File: src/rtl/riscv_fetch_unit.sv
`default_nettype none
// +----------------------------------------------------------------------------+
// | riscv_fetch_unit                                                           |
// | Instruction fetch front end: issues word requests, buffers instruction/PC  |
// | pairs in a credit-limited prefetch queue, hands them to decode.            |
// | Optional feature macro: FETCH_JAL_PREDECODE_EN (JAL predecode redirect).   |
// | Revision: 1.0                                                              |
// +----------------------------------------------------------------------------+
module riscv_fetch_unit #(
    parameter int          DEPTH    = 4,
    parameter logic [31:0] RESET_PC = 32'h0
) (
    input  logic        clock,
    input  logic        reset,
    output logic        imem_req_valid,
    output logic [31:0] imem_req_addr,
    input  logic        imem_req_ready,
    input  logic        imem_rsp_valid,
    input  logic [31:0] imem_rsp_data,
    input  logic        redirect_valid,
    input  logic [31:0] redirect_pc,
    output logic        if_valid,
    output logic [31:0] if_instr,
    output logic [31:0] if_pc,
    input  logic        if_ready
);

    localparam int c_PTR_W = $clog2(DEPTH);
    localparam int c_CNT_W = c_PTR_W + 1;
    localparam int c_SUM_W = c_CNT_W + 1;
    localparam logic [c_SUM_W-1:0] c_DEPTH_SUM  = c_SUM_W'(DEPTH);
    localparam logic [c_CNT_W-1:0] c_DEPTH_CNT  = c_CNT_W'(DEPTH);
    localparam logic [31:0]        c_WORD_MASK  = 32'hFFFF_FFFC;

    logic [31:0]        r_fetch_pc_q, w_fetch_pc_d;
    logic [31:0]        r_rsp_pc_q, w_rsp_pc_d;
    logic [c_CNT_W-1:0] r_outstanding_q, w_outstanding_d;
    logic [c_CNT_W-1:0] r_discard_q, w_discard_d;
    logic [c_CNT_W-1:0] r_count_q, w_count_d;
    logic [c_PTR_W-1:0] r_rd_ptr_q, w_rd_ptr_d;
    logic [c_PTR_W-1:0] r_wr_ptr_q, w_wr_ptr_d;
    logic [31:0]        r_instr_mem_q [DEPTH];
    logic [31:0]        r_pc_mem_q    [DEPTH];

    logic [31:0] w_redirect_pc;
    logic [31:0] w_jal_target;
    logic        w_jal_redirect;
    logic        w_credit_ok;
    logic        w_req_fire;
    logic        w_push;
    logic        w_pop;
    logic        w_full;

    // Stale in-flight requests still hold a credit until their response drains.
    assign w_credit_ok   = ({1'b0, r_count_q} + {1'b0, r_outstanding_q}) < c_DEPTH_SUM;
    assign w_redirect_pc = redirect_pc & c_WORD_MASK;
    assign w_push        = imem_rsp_valid && (r_discard_q == '0) && !redirect_valid;
    assign w_pop         = if_valid && if_ready && !redirect_valid;
    assign w_full        = (r_count_q == c_DEPTH_CNT);

`ifdef FETCH_JAL_PREDECODE_EN
    localparam logic [6:0] c_OPC_JAL = 7'b1101111;
    assign w_jal_redirect = w_push && (imem_rsp_data[6:0] == c_OPC_JAL);
    assign w_jal_target   = (r_rsp_pc_q + {{11{imem_rsp_data[31]}}, imem_rsp_data[31],
                             imem_rsp_data[19:12], imem_rsp_data[20],
                             imem_rsp_data[30:21], 1'b0}) & c_WORD_MASK;
`else
    assign w_jal_redirect = 1'b0;
    assign w_jal_target   = r_rsp_pc_q;
`endif

    assign imem_req_valid = !reset && !redirect_valid && !w_jal_redirect && w_credit_ok;
    assign imem_req_addr  = r_fetch_pc_q;
    assign w_req_fire     = imem_req_valid && imem_req_ready;

    assign if_valid = (r_count_q != '0);
    assign if_instr = if_valid ? r_instr_mem_q[r_rd_ptr_q] : '0;
    assign if_pc    = if_valid ? r_pc_mem_q[r_rd_ptr_q]    : '0;

    always_comb begin
        w_fetch_pc_d    = r_fetch_pc_q;
        w_rsp_pc_d      = r_rsp_pc_q;
        w_outstanding_d = r_outstanding_q + c_CNT_W'(w_req_fire) - c_CNT_W'(imem_rsp_valid);
        w_discard_d     = r_discard_q;
        w_count_d       = r_count_q + c_CNT_W'(w_push) - c_CNT_W'(w_pop);
        w_rd_ptr_d      = r_rd_ptr_q + c_PTR_W'(w_pop);
        w_wr_ptr_d      = r_wr_ptr_q + c_PTR_W'(w_push);

        if (w_req_fire) begin
            w_fetch_pc_d = r_fetch_pc_q + 32'd4;
        end
        if (w_push) begin
            w_rsp_pc_d = r_rsp_pc_q + 32'd4;
        end
        if (imem_rsp_valid && (r_discard_q != '0)) begin
            w_discard_d = r_discard_q - 1'b1;
        end

        // Everything still in flight after this cycle belongs to the old path.
        if (redirect_valid) begin
            w_fetch_pc_d = w_redirect_pc;
            w_rsp_pc_d   = w_redirect_pc;
            w_discard_d  = r_outstanding_q - c_CNT_W'(imem_rsp_valid);
            w_count_d    = '0;
            w_rd_ptr_d   = '0;
            w_wr_ptr_d   = '0;
        end else if (w_jal_redirect) begin
            w_fetch_pc_d = w_jal_target;
            w_rsp_pc_d   = w_jal_target;
            w_discard_d  = r_outstanding_q - c_CNT_W'(imem_rsp_valid);
        end
    end

    always_ff @(posedge clock) begin
        if (reset) begin
            r_fetch_pc_q    <= RESET_PC;
            r_rsp_pc_q      <= RESET_PC;
            r_outstanding_q <= '0;
            r_discard_q     <= '0;
            r_count_q       <= '0;
            r_rd_ptr_q      <= '0;
            r_wr_ptr_q      <= '0;
        end else begin
            r_fetch_pc_q    <= w_fetch_pc_d;
            r_rsp_pc_q      <= w_rsp_pc_d;
            r_outstanding_q <= w_outstanding_d;
            r_discard_q     <= w_discard_d;
            r_count_q       <= w_count_d;
            r_rd_ptr_q      <= w_rd_ptr_d;
            r_wr_ptr_q      <= w_wr_ptr_d;
        end
    end

    // Queue storage needs no reset: outputs are masked while the queue is empty.
    always_ff @(posedge clock) begin
        if (w_push) begin
            r_instr_mem_q[r_wr_ptr_q] <= imem_rsp_data;
            r_pc_mem_q[r_wr_ptr_q]    <= r_rsp_pc_q;
        end
    end

    a_no_overflow: assert property (@(posedge clock) disable iff (reset) !(w_push && w_full));

endmodule
`default_nettype wire
**src/rtl/switch_press_detector_pkg.sv**
```systemverilog
// Shared board constants for the GoBoard push-button front end.
package switch_press_detector_pkg;

  localparam int CLK_HZ = 25_000_000;

  function automatic int ms_to_cycles(input int ms);
    return (CLK_HZ / 1000) * ms;
  endfunction

  function automatic int max_int(input int a, input int b);
    return (a > b) ? a : b;
  endfunction

  localparam int DEF_DEBOUNCE_LIMIT = ms_to_cycles(10);
  localparam int DEF_REPEAT_DELAY   = ms_to_cycles(500);
  localparam int DEF_REPEAT_RATE    = ms_to_cycles(100);

endpackage

```
**src/rtl/switch_press_detector_debounce_core.sv**
```systemverilog
// Two-flop synchronizer plus debounce counter. o_Level is the accepted
// level; o_Change strobes for one cycle on the clock edge that flips it.
module switch_press_detector_debounce_core
  import switch_press_detector_pkg::*;
#(
  parameter int DEBOUNCE_LIMIT = DEF_DEBOUNCE_LIMIT
) (
  input  logic i_Clk,
  input  logic i_Rst_L,
  input  logic i_Switch,
  output logic o_Level,
  output logic o_Change
);

  localparam int DB_W = $clog2(DEBOUNCE_LIMIT);
  localparam logic [DB_W-1:0] DB_TC = DB_W'(DEBOUNCE_LIMIT - 1);

  logic            sync1_q, sync2_q;
  logic            stable_q, stable_d;
  logic [DB_W-1:0] db_cnt_q, db_cnt_d;
  logic            accept;

  // Accept when the synchronized level has differed for the full window.
  assign accept = (sync2_q != stable_q) && (db_cnt_q == DB_TC);

  // Next-state for the debounce counter and stable level.
  always_comb begin
    stable_d = stable_q;
    db_cnt_d = db_cnt_q;
    if (sync2_q == stable_q) begin
      db_cnt_d = '0;
    end else if (accept) begin
      stable_d = sync2_q;
      db_cnt_d = '0;
    end else begin
      db_cnt_d = db_cnt_q + 1'b1;
    end
  end

  // Synchronizer and debounce registers.
  always_ff @(posedge i_Clk or negedge i_Rst_L) begin
    if (!i_Rst_L) begin
      sync1_q  <= 1'b0;
      sync2_q  <= 1'b0;
      stable_q <= 1'b0;
      db_cnt_q <= '0;
    end else begin
      sync1_q  <= i_Switch;
      sync2_q  <= sync1_q;
      stable_q <= stable_d;
      db_cnt_q <= db_cnt_d;
    end
  end

  assign o_Level  = stable_q;
  assign o_Change = accept;

endmodule

```
**src/rtl/switch_press_detector.sv**
```systemverilog
// Debounced push-button with single-cycle press/release pulses and
// optional hold-to-repeat.
//
// state  | meaning
// IDLE   | released, or repeat disabled
// DELAY  | pressed, waiting for the first repeat
// REPEAT | held, emitting a press every REPEAT_RATE cycles
module switch_press_detector
  import switch_press_detector_pkg::*;
#(
  parameter int DEBOUNCE_LIMIT = DEF_DEBOUNCE_LIMIT,
  parameter int REPEAT_EN      = 1,
  parameter int REPEAT_DELAY   = DEF_REPEAT_DELAY,
  parameter int REPEAT_RATE    = DEF_REPEAT_RATE
) (
  input  logic i_Clk,
  input  logic i_Rst_L,
  input  logic i_Switch,
  output logic o_Switch,
  output logic o_Press,
  output logic o_Release,
  output logic o_Held
);

  typedef enum logic [1:0] {
    ST_IDLE   = 2'd0,
    ST_DELAY  = 2'd1,
    ST_REPEAT = 2'd2
  } rep_state_e;

  localparam int REP_W = $clog2(max_int(REPEAT_DELAY, REPEAT_RATE));
  localparam logic [REP_W-1:0] DELAY_TC = REP_W'(REPEAT_DELAY - 1);
  localparam logic [REP_W-1:0] RATE_TC  = REP_W'(REPEAT_RATE - 1);

  logic             level;
  logic             change;
  logic             rise, fall;
  rep_state_e       state_q;
  logic [REP_W-1:0] rep_cnt_q;
  logic             press_q, release_q;

  switch_press_detector_debounce_core #(
    .DEBOUNCE_LIMIT(DEBOUNCE_LIMIT)
  ) u_debounce (
    .i_Clk   (i_Clk),
    .i_Rst_L (i_Rst_L),
    .i_Switch(i_Switch),
    .o_Level (level),
    .o_Change(change)
  );

  // change is the acceptance strobe, so the pulse registers line up with
  // the cycle where o_Switch first shows the new level.
  assign rise = change & ~level;
  assign fall = change & level;

  // Repeat FSM with registered pulses; a release always beats a repeat.
  always_ff @(posedge i_Clk or negedge i_Rst_L) begin
    if (!i_Rst_L) begin
      state_q   <= ST_IDLE;
      rep_cnt_q <= '0;
      press_q   <= 1'b0;
      release_q <= 1'b0;
    end else begin
      press_q   <= 1'b0;
      release_q <= 1'b0;
      if (fall) begin
        release_q <= 1'b1;
        state_q   <= ST_IDLE;
        rep_cnt_q <= '0;
      end else if (rise) begin
        press_q   <= 1'b1;
        rep_cnt_q <= '0;
        if (REPEAT_EN != 0) state_q <= ST_DELAY;
      end else begin
        case (state_q)
          ST_DELAY: begin
            if (rep_cnt_q == DELAY_TC) begin
              press_q   <= 1'b1;
              state_q   <= ST_REPEAT;
              rep_cnt_q <= '0;
            end else begin
              rep_cnt_q <= rep_cnt_q + 1'b1;
            end
          end
          ST_REPEAT: begin
            if (rep_cnt_q == RATE_TC) begin
              press_q   <= 1'b1;
              rep_cnt_q <= '0;
            end else begin
              rep_cnt_q <= rep_cnt_q + 1'b1;
            end
          end
          default: begin
            state_q   <= ST_IDLE;
            rep_cnt_q <= '0;
          end
        endcase
      end
    end
  end

  assign o_Switch  = level;
  assign o_Press   = press_q;
  assign o_Release = release_q;
  assign o_Held    = (state_q == ST_REPEAT);

endmodule

```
◇ ◇ ◇ ◇ ◇
## AIM OF THE TASK
Only the lines from the start of the material through the line containing "localparam int c_SUM_W = c_CNT_W + 1;" should be repeated, and they should be repeated exactly.

## ANSWER TO THE EXERCISE
File: src/rtl/riscv_fetch_unit.sv
`default_nettype none
// +----------------------------------------------------------------------------+
// | riscv_fetch_unit                                                           |
// | Instruction fetch front end: issues word requests, buffers instruction/PC  |
// | pairs in a credit-limited prefetch queue, hands them to decode.            |
// | Optional feature macro: FETCH_JAL_PREDECODE_EN (JAL predecode redirect).   |
// | Revision: 1.0                                                              |
// +----------------------------------------------------------------------------+
module riscv_fetch_unit #(
    parameter int          DEPTH    = 4,
    parameter logic [31:0] RESET_PC = 32'h0
) (
    input  logic        clock,
    input  logic        reset,
    output logic        imem_req_valid,
    output logic [31:0] imem_req_addr,
    input  logic        imem_req_ready,
    input  logic        imem_rsp_valid,
    input  logic [31:0] imem_rsp_data,
    input  logic        redirect_valid,
    input  logic [31:0] redirect_pc,
    output logic        if_valid,
    output logic [31:0] if_instr,
    output logic [31:0] if_pc,
    input  logic        if_ready
);

    localparam int c_PTR_W = $clog2(DEPTH);
    localparam int c_CNT_W = c_PTR_W + 1;
    localparam int c_SUM_W = c_CNT_W + 1;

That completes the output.